RAW DATA section start

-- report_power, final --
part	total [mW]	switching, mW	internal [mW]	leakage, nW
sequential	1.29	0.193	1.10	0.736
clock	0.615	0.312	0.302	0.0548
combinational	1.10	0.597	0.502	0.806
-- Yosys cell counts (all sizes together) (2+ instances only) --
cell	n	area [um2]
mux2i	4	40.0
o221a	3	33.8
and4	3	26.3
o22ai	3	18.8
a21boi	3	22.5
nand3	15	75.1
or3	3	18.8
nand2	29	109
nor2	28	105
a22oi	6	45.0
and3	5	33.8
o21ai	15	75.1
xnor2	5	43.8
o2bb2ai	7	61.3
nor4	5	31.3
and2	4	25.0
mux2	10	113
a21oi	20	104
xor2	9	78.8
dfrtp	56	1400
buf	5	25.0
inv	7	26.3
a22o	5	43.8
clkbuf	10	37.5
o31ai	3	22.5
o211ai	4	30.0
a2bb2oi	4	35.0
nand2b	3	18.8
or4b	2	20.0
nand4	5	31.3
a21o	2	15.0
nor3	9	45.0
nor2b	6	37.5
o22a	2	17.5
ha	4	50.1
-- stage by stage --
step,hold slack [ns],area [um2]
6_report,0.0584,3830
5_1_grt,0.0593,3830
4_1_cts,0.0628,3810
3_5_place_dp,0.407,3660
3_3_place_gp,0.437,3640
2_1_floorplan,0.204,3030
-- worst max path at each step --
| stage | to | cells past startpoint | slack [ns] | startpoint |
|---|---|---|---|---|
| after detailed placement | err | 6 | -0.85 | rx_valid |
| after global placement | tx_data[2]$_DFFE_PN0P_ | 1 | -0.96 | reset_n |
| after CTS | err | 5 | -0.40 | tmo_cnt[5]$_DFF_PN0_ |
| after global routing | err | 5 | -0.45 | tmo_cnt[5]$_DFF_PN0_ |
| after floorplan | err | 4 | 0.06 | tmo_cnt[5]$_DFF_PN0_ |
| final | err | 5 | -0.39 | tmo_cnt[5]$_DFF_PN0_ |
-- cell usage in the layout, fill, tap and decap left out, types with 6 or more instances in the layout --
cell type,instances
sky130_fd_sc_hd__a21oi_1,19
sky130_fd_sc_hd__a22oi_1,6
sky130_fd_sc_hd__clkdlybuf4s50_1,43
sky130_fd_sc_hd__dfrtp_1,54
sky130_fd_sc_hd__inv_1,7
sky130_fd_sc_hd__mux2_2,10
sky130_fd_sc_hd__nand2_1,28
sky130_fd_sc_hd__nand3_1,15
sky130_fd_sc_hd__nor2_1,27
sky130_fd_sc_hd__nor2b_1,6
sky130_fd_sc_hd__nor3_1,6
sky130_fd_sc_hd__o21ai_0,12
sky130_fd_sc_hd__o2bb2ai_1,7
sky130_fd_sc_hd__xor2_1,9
--- src/rtl/pipe_stage_reg.sv ---
// ---------------------------------------------------------------------------
// pipe_stage_reg
//
// Inter-stage register for the pipelined MIPS core. One instance sits on each
// stage boundary (F/D, D/E, E/M, M/W) and carries the instruction, its PC,
// a valid bit, a merged exception code and the branch-delay flag. The stage
// can be held (stall), squashed to a bubble (flush) or redirected to the
// exception handler (exc_flush). Two saturating counters record how many
// cycles the stage was stalled and how many bubbles it inserted.
//
// Ports:
//   clk        in   1        rising-edge clock
//   reset      in   1        synchronous, active-low reset
//   stall      in   1        hold all stage state this cycle
//   flush      in   1        load a bubble
//   exc_flush  in   1        exception/eret flush, highest non-reset priority
//   valid_in   in   1        upstream slot holds a real instruction
//   instr_in   in   INSTR_W  upstream instruction
//   pc_in      in   PC_W     upstream PC
//   bd_in      in   1        upstream instruction is in a branch delay slot
//   exc_in     in   EXC_W    exception code from upstream (0 = none)
//   exc_local  in   EXC_W    exception detected at this boundary
//   cnt_clr    in   1        synchronous clear of both counters
//   valid_out  out  1        registered valid
//   instr_out  out  INSTR_W  registered instruction
//   pc_out     out  PC_W     registered PC
//   bd_out     out  1        registered branch-delay flag
//   exc_out    out  EXC_W    registered merged exception code
//   stall_cnt  out  CNT_W    cycles spent stalled (saturating)
//   bubble_cnt out  CNT_W    bubbles inserted (saturating)
// ---------------------------------------------------------------------------
module pipe_stage_reg #(
  parameter int              INSTR_W    = 32,
  parameter int              PC_W       = 32,
  parameter int              EXC_W      = 5,
  parameter int              CNT_W      = 16,
  parameter logic [PC_W-1:0] RESET_PC   = 32'h0000_3000,
  parameter logic [PC_W-1:0] HANDLER_PC = 32'h0000_4180
) (
  input  logic               clk,
  input  logic               reset,
  input  logic               stall,
  input  logic               flush,
  input  logic               exc_flush,
  input  logic               valid_in,
  input  logic [INSTR_W-1:0] instr_in,
  input  logic [PC_W-1:0]    pc_in,
  input  logic               bd_in,
  input  logic [EXC_W-1:0]   exc_in,
  input  logic [EXC_W-1:0]   exc_local,
  input  logic               cnt_clr,
  output logic               valid_out,
  output logic [INSTR_W-1:0] instr_out,
  output logic [PC_W-1:0]    pc_out,
  output logic               bd_out,
  output logic [EXC_W-1:0]   exc_out,
  output logic [CNT_W-1:0]   stall_cnt,
  output logic [CNT_W-1:0]   bubble_cnt
);

  logic               r_valid;
  logic [INSTR_W-1:0] r_instr;
  logic [PC_W-1:0]    r_pc;
  logic               r_bd;
  logic [EXC_W-1:0]   r_exc;
  logic [CNT_W-1:0]   r_stallCnt;
  logic [CNT_W-1:0]   r_bubbleCnt;

  logic               w_stallEvent;
  logic               w_bubbleEvent;
  logic [EXC_W-1:0]   w_excMerged;
  logic [INSTR_W-1:0] w_instrLoad;

  // Events that feed the performance counters. An exception flush swallows
  // both, and a stall masks a concurrent flush so no bubble is counted.
  always_comb begin
    w_stallEvent  = 1'b0;
    w_bubbleEvent = 1'b0;
    if (!exc_flush) begin
      w_stallEvent  = stall;
      w_bubbleEvent = flush && !stall;
    end
  end

  // An empty slot carries neither an instruction nor an exception; for a
  // real instruction the older (upstream) exception takes precedence over
  // one raised at this boundary.
  always_comb begin
    w_excMerged = '0;
    w_instrLoad = '0;
    if (valid_in) begin
      w_instrLoad = instr_in;
      w_excMerged = (exc_in != '0) ? exc_in : exc_local;
    end
  end

  // Stage payload. Priority: reset, exception flush, stall (hold), bubble
  // flush, normal load. A bubble keeps pc/bd so CP0 still sees the correct
  // architectural PC and delay-slot flag for the squashed slot.
  always_ff @(posedge clk) begin
    if (!reset) begin
      r_valid <= 1'b0;
      r_instr <= '0;
      r_pc    <= RESET_PC;
      r_bd    <= 1'b0;
      r_exc   <= '0;
    end else if (exc_flush) begin
      r_valid <= 1'b0;
      r_instr <= '0;
      r_pc    <= HANDLER_PC;
      r_bd    <= 1'b0;
      r_exc   <= '0;
    end else if (stall) begin
      r_valid <= r_valid;
      r_instr <= r_instr;
      r_pc    <= r_pc;
      r_bd    <= r_bd;
      r_exc   <= r_exc;
    end else if (flush) begin
      r_valid <= 1'b0;
      r_instr <= '0;
      r_pc    <= pc_in;
      r_bd    <= bd_in;
      r_exc   <= '0;
    end else begin
      r_valid <= valid_in;
      r_instr <= w_instrLoad;
      r_pc    <= pc_in;
      r_bd    <= bd_in;
      r_exc   <= w_excMerged;
    end
  end

  // Saturating performance counters. A clear beats a same-cycle increment,
  // and a counter that reached all-ones simply stays there.
  always_ff @(posedge clk) begin
    if (!reset) begin
      r_stallCnt  <= '0;
      r_bubbleCnt <= '0;
    end else if (cnt_clr) begin
      r_stallCnt  <= '0;
      r_bubbleCnt <= '0;
    end else begin
      if (w_stallEvent && (r_stallCnt != '1)) begin
        r_stallCnt <= r_stallCnt + 1'b1;
      end
      if (w_bubbleEvent && (r_bubbleCnt != '1)) begin
        r_bubbleCnt <= r_bubbleCnt + 1'b1;
      end
    end
  end

  assign valid_out  = r_valid;
  assign instr_out  = r_instr;
  assign pc_out     = r_pc;
  assign bd_out     = r_bd;
  assign exc_out    = r_exc;
  assign stall_cnt  = r_stallCnt;
  assign bubble_cnt = r_bubbleCnt;

endmodule

--- config.mk ---
export PLATFORM = sky130hd
export DESIGN_NAME = pipe_stage_reg
export DESIGN_NICKNAME = d
export VERILOG_FILES = /design/src/rtl/pipe_stage_reg.sv
export SDC_FILE = /design/constraint.sdc
export NUM_CORES = 1
export LEC_CHECK = 0
export CAP_MARGIN = 20
export CORE_ASPECT_RATIO = 2
export CORE_UTILIZATION = 45
export CTS_BUF_LIST = sky130_fd_sc_hd__clkbuf_4 sky130_fd_sc_hd__clkbuf_8 sky130_fd_sc_hd__clkbuf_16
export DETAILED_ROUTE_END_ITERATION = 10
export DONT_BUFFER_PORTS = 1
export GPL_ROUTABILITY_DRIVEN = 0
export HOLD_SLACK_MARGIN = 0.1
export PLACE_DENSITY = 0.59
export SYNTH_ARGS = -nofsm -noshare
export SYNTH_HDL_FRONTEND = slang
export SYNTH_SLANG_ARGS = --single-unit
export TNS_END_PERCENT = 50
--- constraint.sdc ---
create_clock -name clk -period 2.55 [get_ports clk]
set_clock_uncertainty 0.2 [all_clocks]
set_input_delay 0.765 -clock clk [delete_from_list [all_inputs] [get_ports clk]]
set_output_delay 0.765 -clock clk [all_outputs]
set_load 0.02 [all_outputs]
---- Yosys cells after proc, flatten, opt, wreduce, memory -nomap -nowiden ----
Cells that the tools add are included.
cells by class
  add/subtract/negate cells ............... 2
  $mul .................................... 0
  div/mod/pow operators ................... 0
  $lt $le $gt $ge ......................... 0
  equality and inequality tests ........... 3
  shifts and indexed selects .............. 0
  muxes and demuxes ....................... 10
  bitwise operators ....................... 1
  reductions and logical operators ........ 7
operators by type and width
  cell                                            number
  2-to-1 mux 32 bit                               2
  adder 16 x 1 -> 16 bit (second input constant)  2
  != test 16 bit (second input constant)          2
  2-to-1 mux 15 bit                               2
  2-to-1 mux 5 bit                                3
  nonzero test 5 bit                              1
  OR reduction 2 bit                              2
  logical AND 1 bit                               3
  2-to-1 mux 1 bit                                3
  != test 2 x 1 -> 1 bit (second input constant)  1
  zero test 1 bit                                 1
  NOT 1 bit                                       1
word-level totals
  bits in registers ....................... 103
  bits in latches ......................... 0
  RAM bits ................................ 0
  ROM bits ................................ 0
  bits of input ports ..................... 82
  output and inout bits ................... 103
  word-level logic and storage cells ...... 31
  memories kept ........................... 0

---- Depth between registers and ports, before layout ----
Gate-level depths: netlist of run 1.
  depth after elaboration ................. 4
  gate-level depth with buffers ........... 6
  mapped depth without buffers ............ 5

---- Least setup slack after synthesis of run 1 ----
OpenSTA, ideal clock, no wires.
  path type ............................... input-to-reg
  start ................................... input exc_flush
  end ..................................... register r_bubbleCnt[15] (netlist: bubble_cnt[15])
  setup time .............................. 0.070 ns
  arrival ................................. 1.976 ns
  required time ........................... 2.280 ns
  path slack .............................. 0.303 ns
  cell stages on the path ................. 5
  buffers on the path ..................... 1
  cell sequence ........................... buf_2 > and4bb_2 > nand4_1 > or4_1 > a21oi_1
between the ends
  word-level cells in the longest chain between the ends .. 2
ends and longest elaborated chain
  element               RTL line  source
  start, declared       44        input logic exc_flush,
  2-to-1 mux 1 bit      79        if (!exc_flush) begin
  logical AND 1 bit     147       if (w_bubbleEvent && (r_bubbleCnt != '1)) begin
  end signal, assigned  148       r_bubbleCnt <= r_bubbleCnt + 1'b1;
  end, declared         67        logic [CNT_W-1:0] r_bubbleCnt;
No other way between the ends.
A chain may end at the register's enable or synchronous reset.

---- Final worst setup path of run 1 ----
  start ................................... register r_bubbleCnt[11] (netlist: bubble_cnt[11])
  end ..................................... register r_bubbleCnt[5] (netlist: bubble_cnt[5])
between the ends
  word-level cells in the longest chain between the ends .. 2
ends and longest elaborated chain
  element            RTL line
  != test 16 bit     147
  logical AND 1 bit  147
No other way between the ends.

==> qor.txt, run 1 <==
=====================================================================================================
Outcome ................................................................................    completed
Library cell occupying the most area in the post-synthesis netlist ..................... sky130_fd_sc_hd__dfxtp_1
Final wirelength .......................................................................      9890 µm
Area of the mapped netlist .............................................................     4140 µm²
CTS tree ...............................................................................          yes
Pre-Repair DR Iteration Count ..........................................................            4
Power Total ............................................................................      3.12 mW
Clock transition at path regs ..........................................................      0.07 ns
Critical path arrival ..................................................................      2.18 ns
Main flop type after synthesis ......................................................... sky130_fd_sc_hd__dfxtp_1
Count of buffering cells on the critical path with inverters included ..................            1
Net switching share of the total power .................................................        22.9%
Class of the tightest hold or removal check ............................................    in -> reg
Async set or reset register ratio after synthesis ......................................           0%
Area fraction in and, or, nand and nor cells after synthesis ...........................        20.5%
Post-synthesis share of cell area spent on full adders, half adders and majority gates .       0.605%
Number of flops mapped to enable cells by yosys ........................................            0
Peak per-stage delay on the critical path ..............................................      0.56 ns
Biggest fanout along the worst timing path .............................................           12
Critical path startpoint category ......................................................    flip-flop
Number of nets produced by synthesis ...................................................          521
Maximum clock rate .....................................................................      462 MHz
Xor and xnor area share after synthesis ................................................       0.423%
Synth top area cells ................................................................... sky130_fd_sc_hd__dfxtp_1 50%, sky130_fd_sc_hd__mux2i_1 7.5%, sky130_fd_sc_hd__nor2_1 6.3%, sky130_fd_sc_hd__a22oi_1 5.8%, sky130_fd_sc_hd__a21oi_1 3.1%
Pin count of the biggest net entering global routing ...................................           78
Clock latency at the later pin of the worst-skew pair ..................................      0.34 ns
Quantity of hold-fixing buffers added after cts ........................................            0
Max-capacitance violation count ........................................................            0
Vertical die dimension .................................................................       138 µm
Overall routing resource usage .........................................................        19.7%
Max H-tree Level .......................................................................            3
Cell at the root of the clock tree ..................................................... sky130_fd_sc_hd__clkbuf_16
Least setup slack across all paths after layout ........................................     0.384 ns
Final hold violations ..................................................................            0
Via count of the routed design .........................................................         3282
Number of nets at the end of the flow ..................................................          526
Area share of the largest cell type after synthesis ....................................        49.8%
Met2 global-route usage ................................................................        36.3%
Final Max Slew Viols ...................................................................            0
Total grt overflow .....................................................................            0
Compound-gate portion of the synthesized area ..........................................        17.3%
Sequence of cells on the critical path ................................................. nand4_1 -> nor4_4 -> buf_4 -> or3_1 -> a21oi_1
Int Pwr ................................................................................      2.41 mW
Worst Setup End Kind ...................................................................    flip-flop
Final HPWL from detailed placement .....................................................      7300 µm
Number of remaining DRC errors .........................................................            0
Total net switching power ..............................................................       715 µW
Count of state elements after synthesis ................................................          103
Cell Pwr Density .......................................................................   674 nW/µm²
Number of antenna violations at the first check in global routing ......................            0
Post-synthesis mux area share ..........................................................        8.31%
Number of rows in the core area ........................................................           49
Sequential fraction of the synthesis area ..............................................        49.8%
Max transition margin ..................................................................        52.7%
Resized cells post-CTS .................................................................            0
Worst path required time ...............................................................      2.57 ns
Measured slew at the worst slew-check pin ..............................................     0.704 ns
Distinct cell type count of the synthesized netlist ....................................           46
Detailed Route Iter0 Violations ........................................................          144
Worst supply voltage drop on vdd .......................................................     0.383 mV
Leakage component of the power .........................................................      1.64 nW
Cell with the most instances after synthesis ........................................... sky130_fd_sc_hd__dfxtp_1
Cell type of the slowest stage on the worst timing path ................................ sky130_fd_sc_hd__dfxtp_1
Reg power frac .........................................................................        54.2%
Initial core utilization ...............................................................        46.2%
Number of cells produced by synthesis ..................................................          437
N_diodes ...............................................................................            0
Post-Place Worst Slack .................................................................     0.248 ns
Post-detailed-route via-to-cell ratio ..................................................         5.98
Number of buffers added by the clock tree synthesis step ...............................            9
Top cells by count, synth .............................................................. 103 x sky130_fd_sc_hd__dfxtp_1, 69 x sky130_fd_sc_hd__nor2_1, 32 x sky130_fd_sc_hd__a22oi_1
Total number of clock tree sinks .......................................................          103
Setup_tns ..............................................................................         0 ns
Number of buffers on the longest clock path ............................................            2
Setup Crit Path Kind ...................................................................   reg -> reg
Post-synthesis area per instance .......................................................     9.47 µm²
Met3 routing resource usage after global routing .......................................        4.83%
Warning count from the yosys run .......................................................            0
Number of buffers added for setup after CTS ............................................            0
Die width ..............................................................................      69.8 µm
Remaining antenna violation count ......................................................            0
Clk network pwr share ..................................................................        41.9%
Layer with the highest usage after global routing ......................................         met2
Period minus WS final ..................................................................      2.17 ns
Routed wire per std cell ...............................................................      18.0 µm
Unrepaired setup endpoints after global routing ........................................        false
Core footprint .........................................................................     8950 µm²
Global-route wire length before repair .................................................     15000 µm
Area growth syn-to-layout ..............................................................        11.9%
Number of top-level pins ...............................................................          185
IO buf count ...........................................................................            0
Die ar. ................................................................................     9610 µm²
Period Utilization, post-route .........................................................        84.9%
Layout cells sized above 1 .............................................................        11.4%
Largest family of logic cells by synthesized area ...................................... simple AND/OR/NAND/NOR gates
Global routing met1 resource utilization ...............................................        21.3%
Vias in the first global route .........................................................         2935
Number of setup violations in the final report .........................................            0
Part of the power in combinational logic ...............................................         3.9%
Top Family by Delay on Critical Path ................................................... simple AND/OR/NAND/NOR gates
=====================================================================================================
-- state kept, by name (all words and copies together), names as in the netlist --
| register | cells |
|---|---|
| instr_out | 32 |
| pc_out | 32 |
| bubble_cnt | 16 |
| stall_cnt | 16 |
| exc_out | 5 |
| bd_out | 1 |
| valid_out | 1 |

RAW DATA section end

[EXERCISE INSTRUCTIONS]
Please give back, exactly as it stands above, the stretch from the line with "3_3_place_gp,0.437,3640" through the line with "sky130_fd_sc_hd__o21ai_0,12", and no line outside it.

[EXERCISE RESPONSE]
3_3_place_gp,0.437,3640
2_1_floorplan,0.204,3030
-- worst max path at each step --
| stage | to | cells past startpoint | slack [ns] | startpoint |
|---|---|---|---|---|
| after detailed placement | err | 6 | -0.85 | rx_valid |
| after global placement | tx_data[2]$_DFFE_PN0P_ | 1 | -0.96 | reset_n |
| after CTS | err | 5 | -0.40 | tmo_cnt[5]$_DFF_PN0_ |
| after global routing | err | 5 | -0.45 | tmo_cnt[5]$_DFF_PN0_ |
| after floorplan | err | 4 | 0.06 | tmo_cnt[5]$_DFF_PN0_ |
| final | err | 5 | -0.39 | tmo_cnt[5]$_DFF_PN0_ |
-- cell usage in the layout, fill, tap and decap left out, types with 6 or more instances in the layout --
cell type,instances
sky130_fd_sc_hd__a21oi_1,19
sky130_fd_sc_hd__a22oi_1,6
sky130_fd_sc_hd__clkdlybuf4s50_1,43
sky130_fd_sc_hd__dfrtp_1,54
sky130_fd_sc_hd__inv_1,7
sky130_fd_sc_hd__mux2_2,10
sky130_fd_sc_hd__nand2_1,28
sky130_fd_sc_hd__nand3_1,15
sky130_fd_sc_hd__nor2_1,27
sky130_fd_sc_hd__nor2b_1,6
sky130_fd_sc_hd__nor3_1,6
sky130_fd_sc_hd__o21ai_0,12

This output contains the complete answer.